Personally I would prefer implementing a hybrid with Avalanche and PoW, like eCash has done, instead of Crosslink. Perfect for a chain that wants to serve as digital cash, since the vote happens immediately when the transaction hits the network.
It can also be implemented as a softfork, so easy to revert back to pure PoW in case of some hypothetical disaster scenario. The roadmap for Avalanche on eCash (XEC) can be found here:
Another thing to consider that I asked about in the telegram yesterday relates to protocol upgrades and maintaining compatibility with hardware wallets (Keystone). I assume that this has been considered and there wouldn’t be a protocol upgrade without alignment with our hardware wallet partners; but as someone personally invested and likely speaking on behalf of other current and future investors: I would like clarity on this.
It would be a very bad situation to proceed to market with a protocol upgrade that broke the compatibility with Keystone as I imagine the majority of the ZEC in the orchard pool is using this storage method.

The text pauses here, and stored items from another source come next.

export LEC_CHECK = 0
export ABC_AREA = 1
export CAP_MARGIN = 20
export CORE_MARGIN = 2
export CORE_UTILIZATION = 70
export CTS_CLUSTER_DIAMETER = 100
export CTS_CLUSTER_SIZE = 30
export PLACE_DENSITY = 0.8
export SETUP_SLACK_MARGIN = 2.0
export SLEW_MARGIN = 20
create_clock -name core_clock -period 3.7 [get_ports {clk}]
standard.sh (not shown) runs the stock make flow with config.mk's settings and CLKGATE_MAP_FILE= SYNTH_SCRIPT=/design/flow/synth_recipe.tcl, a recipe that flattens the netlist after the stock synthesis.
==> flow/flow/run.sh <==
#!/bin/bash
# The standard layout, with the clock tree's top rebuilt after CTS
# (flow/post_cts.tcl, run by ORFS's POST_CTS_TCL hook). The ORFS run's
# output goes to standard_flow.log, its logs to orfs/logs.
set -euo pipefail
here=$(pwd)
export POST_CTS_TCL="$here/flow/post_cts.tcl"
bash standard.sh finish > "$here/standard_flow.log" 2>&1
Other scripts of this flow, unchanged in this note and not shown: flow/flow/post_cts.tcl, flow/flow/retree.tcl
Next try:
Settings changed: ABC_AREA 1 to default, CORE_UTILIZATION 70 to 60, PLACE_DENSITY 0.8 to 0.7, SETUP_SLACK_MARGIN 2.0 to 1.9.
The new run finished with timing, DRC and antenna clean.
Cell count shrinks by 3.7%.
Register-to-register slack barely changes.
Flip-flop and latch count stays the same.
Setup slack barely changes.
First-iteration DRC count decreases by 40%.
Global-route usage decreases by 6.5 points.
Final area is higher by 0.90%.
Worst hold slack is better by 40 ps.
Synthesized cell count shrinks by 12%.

This would mean a). a large subset of investors would, from a practical standpoint, not be able to withdraw from orchard (or stake) and b). it would prohibit further funds from flowing into orchard (and stake). I’m posting this in here because this is a tokenomics consideration, even now.
So my two questions are a). Will this crosslinks upgrade break compatibility between keystone and zcash wallets and b). if so are we co-ordinating with keystone now to ensure we are proceeding to market aligned?
Breaking from ECC 2025: Founder Amaury Séchet has officially announced Avalanche Pre-Consensus going live on mainnet Nov. 15th! A milestone built on years of research and engineering, bringing instant finality and real-time transaction processing to eCash.
What if people un-staked in the shielded pool earn 30% of the staking rewards and people Staking earn the remaining 70%. This way you earn a reward by providing privacy in liquid Shielded pool ZEC and staking offer a premium on those rewards.
That would kill all incentives to stay in Transparent address.
Nozy Wallet will eliminate all incentives to remain on transparent addresses, as it does not incorporate t-addresses into its wallet structure.
Nozy’s start and stay in the shielded pool by default no manual shielding step needed, reducing friction. It could embed a one-click “Liquid Shielded Pool” feature, auto-routing deposits to earn the 30% un-staked rewards. For stakers, Nozy could integrate Orchard’s native staking auto-enrolling z-ZEC into the 70% premium tier. This turns the wallet into a “set-it-and-forget-it” privacy earner, where shielding is the yield strategy.
Hi @Runamukk there’s another mostly unrelated project called the Network Sustainability Mechanism that has burn dynamics you’ll probably find pretty interesting: NSM - Shielded Labs
There are currently no plans to go to a hybrid PoW/PoS design, and this is just a proposal. I think you can see my simulator above if you want to play with yield calculations.